A repressão, então, ganhou forças possivelmente devido à posição de um delegado brasileiro Dr. Pernambuco, na II Conferência Internacional do Ópio (1924) pela antiga Liga das Nações, que afirmou que a maconha era mais perigosa que o ópio. Estranhamente, o documento oficial do governo brasileiro (Ministério de Relações Exteriores, 1959) dizia:
"Ora, como acentuam Pernambuco Filho e Heitor Peres, entre outros, essa dependência de ordem física nunca se verifica nos indivíduos que se servem da maconha. Em centenas de observações clínicas, desde 1915, não há uma só referência de morte em pessoa submetida à privação do elemento intoxicante, no caso a resina canábica. No canabismo não se registra a tremenda e clássica crise de falta, acesso de privação (sevrage), tão bem descrita nos viciados pela morfina, pela heroína e outros entorpecentes, fator este indispensável na definição oficial de OMS para que uma droga seja considerada e tida como toxicomanógena".

A repressão no Brasil se alastrou e permaneceu durante décadas, tendo o apoio da Convenção de Entorpecentes da ONUque até o dia de hoje considera a maconha uma droga extremamente prejudicial à saúde e à sociedade, equiparando-a à heroína.
"A proibição total do plantio, cultura, colheita e exploração por particulares da maconha, em todo território nacional, ocorreu em 25/11/1938 pelo Decreto-Lei no 891 do Governo Federal" (Fonseca, 1980).

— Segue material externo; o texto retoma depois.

### src/rtl/nbody_body_loader.sv
// Streams a framed set of N-body initial conditions into the state BRAM.
// Frame: HEADER, 5N payload words (x, y, vx, vy, mass per body), XOR checksum.
module nbody_body_loader #(
  parameter int          N          = 16,
  parameter logic [15:0] HEADER     = 16'hB0D1,
  parameter int          RAM_ADDR_W = $clog2(N) + 3
) (
  input  logic                  clk,
  input  logic                  reset,
  input  logic [15:0]           s_data,
  input  logic                  s_valid,
  output logic                  s_ready,
  input  logic                  sim_busy,
  output logic [RAM_ADDR_W-1:0] ram_addr,
  output logic [15:0]           ram_wdata,
  output logic                  ram_wren,
  output logic                  load_busy,
  output logic                  load_done,
  output logic                  load_error
);

  localparam int BW = $clog2(N);
  localparam logic [BW-1:0] LAST_BODY = BW'(N - 1);

  typedef enum logic [1:0] {HUNT, LOAD, CSUM} state_t;

  state_t                  state, state_n;
  logic [BW-1:0]           body_idx, body_idx_n;
  logic [2:0]              field, field_n;
  logic [15:0]             csum, csum_n;
  logic [RAM_ADDR_W-1:0]   ram_addr_n;
  logic [15:0]             ram_wdata_n;
  logic                    ram_wren_n, load_done_n, load_error_n;
  logic                    accept;

  // sim_busy gates acceptance, so every counter freezes for free while stalled
  assign s_ready   = !reset && !sim_busy;
  assign accept    = s_valid && s_ready;
  assign load_busy = (state != HUNT);

  always_ff @(posedge clk) begin
    if (reset) begin
      state      <= HUNT;
      body_idx   <= '0;
      field      <= '0;
      csum       <= '0;
      ram_addr   <= '0;
      ram_wdata  <= '0;
      ram_wren   <= 1'b0;
      load_done  <= 1'b0;
      load_error <= 1'b0;
    end else begin
      state      <= state_n;
      body_idx   <= body_idx_n;
      field      <= field_n;
      csum       <= csum_n;
      ram_addr   <= ram_addr_n;
      ram_wdata  <= ram_wdata_n;
      ram_wren   <= ram_wren_n;
      load_done  <= load_done_n;
      load_error <= load_error_n;
    end
  end

  always_comb begin
    state_n      = state;
    body_idx_n   = body_idx;
    field_n      = field;
    csum_n       = csum;
    ram_addr_n   = ram_addr;
    ram_wdata_n  = ram_wdata;
    ram_wren_n   = 1'b0;
    load_done_n  = load_done;
    load_error_n = load_error;
    case (state)
      HUNT: begin
        if (accept && s_data == HEADER) begin
          body_idx_n   = '0;
          field_n      = '0;
          csum_n       = '0;
          load_done_n  = 1'b0;
          load_error_n = 1'b0;
          state_n      = LOAD;
        end
      end
      LOAD: begin
        if (accept) begin
          ram_wren_n  = 1'b1;
          ram_addr_n  = RAM_ADDR_W'({body_idx, field});
          ram_wdata_n = s_data;
          csum_n      = csum ^ s_data;
          if (field == 3'd4) begin
            field_n    = '0;
            body_idx_n = body_idx + 1'b1;
            if (body_idx == LAST_BODY) state_n = CSUM;
          end else begin
            field_n = field + 3'd1;
          end
        end
      end
      CSUM: begin
        if (accept) begin
          load_done_n  = (s_data == csum);
          load_error_n = (s_data != csum);
          state_n      = HUNT;
        end
      end
      default: state_n = HUNT;
    endcase
  end

endmodule
==> config.mk <==
export PLATFORM = sky130hd
export DESIGN_NAME = mips_multicycle_control
export DESIGN_NICKNAME = d
export VERILOG_FILES = /design/src/rtl/mips_multicycle_control.sv
export SDC_FILE = /design/constraint.sdc
export NUM_CORES = 1
export LEC_CHECK = 0
export ABC_AREA = 1
export BUFFER_PORTS_ARGS = -buffer_cell sky130_fd_sc_hd__buf_2
export CORE_MARGIN = 2
export CORE_UTILIZATION = 45
export DETAILED_ROUTE_END_ITERATION = 10
export HOLD_SLACK_MARGIN = 0.02
export PLACE_DENSITY = 0.73
export SLEW_MARGIN = 20
export SYNTH_ARGS = -nofsm -noshare
export SYNTH_HDL_FRONTEND = slang
export SYNTH_SLANG_ARGS = --single-unit
==> constraint.sdc <==
create_clock -name clk -period 1.6 [get_ports clk]
set_input_delay 0.32 -clock clk [delete_from_list [all_inputs] [get_ports clk]]
set_output_delay 0.32 -clock clk [all_outputs]
set_load 0.05 [all_outputs]
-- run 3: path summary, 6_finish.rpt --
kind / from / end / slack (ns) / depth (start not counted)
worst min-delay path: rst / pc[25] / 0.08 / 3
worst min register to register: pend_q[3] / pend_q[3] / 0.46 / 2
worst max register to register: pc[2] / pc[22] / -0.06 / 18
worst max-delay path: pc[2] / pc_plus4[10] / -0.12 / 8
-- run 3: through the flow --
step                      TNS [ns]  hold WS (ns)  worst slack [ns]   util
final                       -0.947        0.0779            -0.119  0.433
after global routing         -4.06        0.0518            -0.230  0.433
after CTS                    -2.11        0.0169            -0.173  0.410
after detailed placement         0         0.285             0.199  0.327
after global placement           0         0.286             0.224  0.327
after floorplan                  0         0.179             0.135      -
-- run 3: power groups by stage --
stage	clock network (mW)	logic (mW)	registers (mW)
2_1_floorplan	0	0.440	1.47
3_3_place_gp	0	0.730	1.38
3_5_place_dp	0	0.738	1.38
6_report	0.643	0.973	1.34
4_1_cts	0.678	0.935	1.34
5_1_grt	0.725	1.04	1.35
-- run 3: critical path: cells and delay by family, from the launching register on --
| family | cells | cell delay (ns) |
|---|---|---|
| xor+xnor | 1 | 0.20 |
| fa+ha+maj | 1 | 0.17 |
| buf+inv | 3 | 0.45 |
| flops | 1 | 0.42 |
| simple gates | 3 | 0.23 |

Afirma-se que a maconha não seja uma substância narcótica sendo um erro colocá-la nessa convenção de entorpecentes. A Lei no 6.368, de 1976, prevê pena de prisão para a pessoa que possua qualquer quantidade de maconha, mesmo que para uso pessoal. Nos dias atuais, a lei mudou e só é necessário ir à delegacia e assinar um "atestado de maconheiro", o que pode prejudicar na hora de pegar um emprego ou outras atividades que requerem um nome limpo na polícia.

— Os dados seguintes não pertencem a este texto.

[config.mk]
export PLATFORM = sky130hd
export DESIGN_NAME = lift_scan_ctrl
export DESIGN_NICKNAME = d
export VERILOG_FILES = /design/src/rtl/lift_scan_ctrl.sv
export SDC_FILE = /design/constraint.sdc
export NUM_CORES = 1
export LEC_CHECK = 0
export CAP_MARGIN = 20
export CORE_ASPECT_RATIO = 1.2
export CORE_MARGIN = 3
export CORE_UTILIZATION = 45
export DETAILED_ROUTE_END_ITERATION = 6
export GPL_TIMING_DRIVEN = 1
export PLACE_DENSITY = 0.81
export REMOVE_ABC_BUFFERS = 1
export SYNTH_ARGS = -nofsm -noshare
export SYNTH_HDL_FRONTEND = slang
export SYNTH_SLANG_ARGS = --single-unit
[constraint.sdc]
create_clock -name clk -period 4.5 [get_ports clk]
set_input_delay 0.675 -clock clk [delete_from_list [all_inputs] [get_ports clk]]
set_output_delay 0.675 -clock clk [all_outputs]
set_load 0.1 [all_outputs]
[src/rtl/lift_scan_ctrl.sv]
// ---------------------------------------------------------------------------
// lift_scan_ctrl
//
// Purpose:
//   Elevator controller for an N-floor car. Floor calls are latched into a
//   pending bitmap and served in SCAN (elevator-algorithm) order: the car
//   keeps its travel direction while calls remain ahead of it, and reverses
//   only when nothing is left in that direction. Floor travel and door dwell
//   are timed by counters, and a door-hold input freezes the dwell.
//
// Parameters:
//   FLOORS      number of floors (2..16), numbered 0..FLOORS-1
//   FLOOR_W     width of the floor index (derived, leave at default)
//   MOVE_CYCLES clock cycles to travel one floor (>=1)
//   DOOR_CYCLES clock cycles the doors stay open (>=1)
//
// Ports:
//   clk        in   system clock, rising edge
//   rst        in   synchronous active-high reset
//   call_req   in   OR-combined hall/cabin call bits, bit i = floor i
//   door_hold  in   freezes the dwell timer while the doors are open
//   floor_o    out  current car floor
//   dir_up     out  travel direction preference (1 = up, 0 = down)
//   moving     out  high while the car travels
//   doors_open out  high while the doors are open
//   arrive     out  one-cycle pulse on every floor_o change
//   pending    out  registered outstanding-call bitmap
// ---------------------------------------------------------------------------
module lift_scan_ctrl #(
  parameter int FLOORS      = 8,
  parameter int FLOOR_W     = $clog2(FLOORS),
  parameter int MOVE_CYCLES = 4,
  parameter int DOOR_CYCLES = 4
) (
  input  logic               clk,
  input  logic               rst,
  input  logic [FLOORS-1:0]  call_req,
  input  logic               door_hold,
  output logic [FLOOR_W-1:0] floor_o,
  output logic               dir_up,
  output logic               moving,
  output logic               doors_open,
  output logic               arrive,
  output logic [FLOORS-1:0]  pending
);

  // A counter for a single-cycle period still needs one bit to exist.
  localparam int MOVE_W = (MOVE_CYCLES > 1) ? $clog2(MOVE_CYCLES) : 1;
  localparam int DOOR_W = (DOOR_CYCLES > 1) ? $clog2(DOOR_CYCLES) : 1;

  localparam logic [MOVE_W-1:0]  MOVE_LAST = MOVE_W'(MOVE_CYCLES - 1);
  localparam logic [DOOR_W-1:0]  DOOR_LAST = DOOR_W'(DOOR_CYCLES - 1);
  localparam logic [FLOOR_W-1:0] TOP_FLOOR = FLOOR_W'(FLOORS - 1);

  typedef enum logic [1:0] {
    IDLE  = 2'd0,
    MOVE  = 2'd1,
    DOORS = 2'd2
  } state_t;

  typedef struct packed {
    state_t st;
    logic   up;
  } decision_t;

  state_t             state;
  state_t             state_next;
  logic [MOVE_W-1:0]  move_cnt;
  logic [MOVE_W-1:0]  move_cnt_next;
  logic [DOOR_W-1:0]  door_cnt;
  logic [DOOR_W-1:0]  door_cnt_next;
  logic [FLOOR_W-1:0] floor_next;
  logic [FLOOR_W-1:0] stepped_floor;
  logic               dir_next;
  logic [FLOORS-1:0]  clr_mask;
  logic [FLOORS-1:0]  pending_next;
  logic               moving_next;
  logic               doors_open_next;
  logic               arrive_next;
  decision_t          dec;

  // SCAN decision for a car standing at floor f with direction up. A call
  // for the floor itself, whether already pending or arriving this very
  // cycle, opens the doors at once so that it never lands in the bitmap.
  // Otherwise the car keeps going while anything is strictly ahead, turns
  // round when the only work is behind it, and idles when nothing is left.
  function automatic decision_t decide(
    input logic [FLOOR_W-1:0] f,
    input logic               up,
    input logic [FLOORS-1:0]  pend,
    input logic [FLOORS-1:0]  req
  );
    logic      above;
    logic      below;
    logic      ahead;
    logic      behind;
    decision_t d;
    above = 1'b0;
    below = 1'b0;
    for (int i = 0; i < FLOORS; i++) begin
      if (pend[i]) begin
        if (i > int'(f)) above = 1'b1;
        if (i < int'(f)) below = 1'b1;
      end
    end
    ahead  = up ? above : below;
    behind = up ? below : above;
    d.st   = IDLE;
    d.up   = up;
    if (pend[f] || req[f]) begin
      d.st = DOORS;
    end else if (ahead) begin
      d.st = MOVE;
    end else if (behind) begin
      d.st = MOVE;
      d.up = ~up;
    end
    return d;
  endfunction

  // State register: every piece of state, including the outputs, is held
  // here so nothing combinational leaks from call_req or door_hold to a pin.
  always_ff @(posedge clk) begin
    if (rst) begin
      state      <= IDLE;
      move_cnt   <= '0;
      door_cnt   <= '0;
      floor_o    <= '0;
      dir_up     <= 1'b1;
      pending    <= '0;
      moving     <= 1'b0;
      doors_open <= 1'b0;
      arrive     <= 1'b0;
    end else begin
      state      <= state_next;
      move_cnt   <= move_cnt_next;
      door_cnt   <= door_cnt_next;
      floor_o    <= floor_next;
      dir_up     <= dir_next;
      pending    <= pending_next;
      moving     <= moving_next;
      doors_open <= doors_open_next;
      arrive     <= arrive_next;
    end
  end

  // Next-state logic. The SCAN decision runs in IDLE every cycle, at the
  // end of each floor of travel (against the floor just reached, so a stop
  // there costs no extra cycle), and when the dwell expires. A call for the
  // current floor while the doors are open restarts the dwell and takes
  // priority over door_hold; the floor step saturates at both ends purely
  // as a guard, since SCAN never heads past the last call.
  always_comb begin
    state_next    = state;
    floor_next    = floor_o;
    dir_next      = dir_up;
    move_cnt_next = move_cnt;
    door_cnt_next = door_cnt;
    stepped_floor = floor_o;
    dec           = '0;
    case (state)
      IDLE: begin
        dec           = decide(floor_o, dir_up, pending, call_req);
        state_next    = dec.st;
        dir_next      = dec.up;
        move_cnt_next = '0;
        door_cnt_next = '0;
      end
      MOVE: begin
        if (move_cnt == MOVE_LAST) begin
          if (dir_up) begin
            stepped_floor = (floor_o == TOP_FLOOR) ? floor_o : floor_o + FLOOR_W'(1);
          end else begin
            stepped_floor = (floor_o == '0) ? floor_o : floor_o - FLOOR_W'(1);
          end
          floor_next    = stepped_floor;
          dec           = decide(stepped_floor, dir_up, pending, call_req);
          state_next    = dec.st;
          dir_next      = dec.up;
          move_cnt_next = '0;
          door_cnt_next = '0;
        end else begin
          move_cnt_next = move_cnt + MOVE_W'(1);
        end
      end
      DOORS: begin
        if (call_req[floor_o]) begin
          door_cnt_next = '0;
        end else if (door_hold) begin
          door_cnt_next = door_cnt;
        end else if (door_cnt == DOOR_LAST) begin
          dec           = decide(floor_o, dir_up, pending, call_req);
          state_next    = dec.st;
          dir_next      = dec.up;
          move_cnt_next = '0;
          door_cnt_next = '0;
        end else begin
          door_cnt_next = door_cnt + DOOR_W'(1);
        end
      end
      default: begin
        state_next    = IDLE;
        move_cnt_next = '0;
        door_cnt_next = '0;
      end
    endcase
  end

  // Output and bitmap logic. Calls accumulate into pending, except that the
  // floor the doors are open at (or opening at this edge) is masked out, so
  // a call for it is absorbed by the open doors instead of being latched.
  always_comb begin
    clr_mask = '0;
    if ((state == DOORS) || (state_next == DOORS)) begin
      clr_mask = FLOORS'(1) << floor_next;
    end
    pending_next    = (pending | call_req) & ~clr_mask;
    moving_next     = (state_next == MOVE);
    doors_open_next = (state_next == DOORS);
    arrive_next     = (floor_next != floor_o);
  end

  // The car must never be asked to step off either end of the shaft.
  always_ff @(posedge clk) begin
    if (!rst && (state == MOVE) && (move_cnt == MOVE_LAST)) begin
      assert (dir_up ? (floor_o != TOP_FLOOR) : (floor_o != '0));
    end
  end

endmodule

Todo esse excesso de problemas envolvendo a maconha durante os anos tem reflexos nos dias atuais, pois apesar de ser tratado em diversos países como medicamento, o Brasil ainda tem muito preconceito em volta da planta canábica, como pode ser notado no artigo Maconha, porta de entrada ou de saída do crack?, onde novas portas ao avanço da medicina são difíceis de abrir.

Estudos comprovam que o consumo da cannabis vem aumentando entre estudantes, o I Levantamento Domiciliar sobre Consumo de Drogas no Brasil em 2002 concluiu que 6,9% dos 47 milhões de habitants já consumiram a cannabis ao menos uma vez, isso corresponte a 3,249 milhões de pessoas, sem contar as que negaram para manter a sua privacidade. Fazendo um comparativo, o número de pessoas internadas por intoxicação aguda ou por dependência de maconha nos últimos 15 anos não ultrapassou 300 por ano de 1997-1999, enquanto que no mesmo período as internações por álcool chegaram a um total de 119.906 pessoas.

Concluindo, no "Jornal Brasileiro de Psiquiatria" (29: 353-4, 1980) o maior perigo do uso da maconha é expor os jovens a consequências de ordem policial sumamente traumáticas. O problema das drogas no Brasil sofre de um julgamento apaixonado e moralista e aqui estaremos até que a sociedade entenda que usuários de maconha não são deliquentes drogados viciados em maconha, mas sim pessoas que tem como droga de escolha a maconha, assim como há pessoas que optam por álcool e/ou cigarro.